(Saved data entries)

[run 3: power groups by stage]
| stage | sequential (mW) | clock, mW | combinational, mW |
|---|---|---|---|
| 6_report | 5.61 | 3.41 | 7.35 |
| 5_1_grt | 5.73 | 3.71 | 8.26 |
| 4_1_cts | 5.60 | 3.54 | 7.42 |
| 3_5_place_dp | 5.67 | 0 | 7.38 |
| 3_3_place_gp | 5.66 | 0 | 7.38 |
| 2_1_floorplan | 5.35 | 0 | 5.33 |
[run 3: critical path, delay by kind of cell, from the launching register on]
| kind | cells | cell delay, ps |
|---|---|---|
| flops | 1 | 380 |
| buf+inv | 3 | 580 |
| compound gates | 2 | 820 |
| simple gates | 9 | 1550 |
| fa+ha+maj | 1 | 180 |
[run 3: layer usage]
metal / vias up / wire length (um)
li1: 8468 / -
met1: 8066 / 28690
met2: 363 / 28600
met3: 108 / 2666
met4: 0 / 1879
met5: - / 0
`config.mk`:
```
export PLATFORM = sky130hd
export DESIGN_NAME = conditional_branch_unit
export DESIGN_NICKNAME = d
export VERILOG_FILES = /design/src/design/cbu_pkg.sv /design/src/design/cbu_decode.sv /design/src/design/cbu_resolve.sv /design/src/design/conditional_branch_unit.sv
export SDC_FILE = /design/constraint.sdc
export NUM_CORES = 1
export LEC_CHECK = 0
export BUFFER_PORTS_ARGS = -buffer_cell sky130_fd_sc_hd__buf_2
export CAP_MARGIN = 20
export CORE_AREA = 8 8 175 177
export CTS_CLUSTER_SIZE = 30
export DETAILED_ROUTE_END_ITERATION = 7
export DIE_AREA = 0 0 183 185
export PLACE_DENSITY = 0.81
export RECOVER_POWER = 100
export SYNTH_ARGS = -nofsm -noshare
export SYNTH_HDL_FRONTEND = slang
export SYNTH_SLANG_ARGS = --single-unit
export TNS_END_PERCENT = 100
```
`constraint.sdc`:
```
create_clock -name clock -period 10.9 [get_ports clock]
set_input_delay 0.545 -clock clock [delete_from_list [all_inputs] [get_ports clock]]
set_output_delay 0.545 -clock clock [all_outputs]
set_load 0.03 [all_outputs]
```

## TASK REQUIREMENTS:
All of the lines above that carry the string "kind" need to be found and copied.

## YOUR SOLUTION:
[run 3: critical path, delay by kind of cell, from the launching register on]
| kind | cells | cell delay, ps |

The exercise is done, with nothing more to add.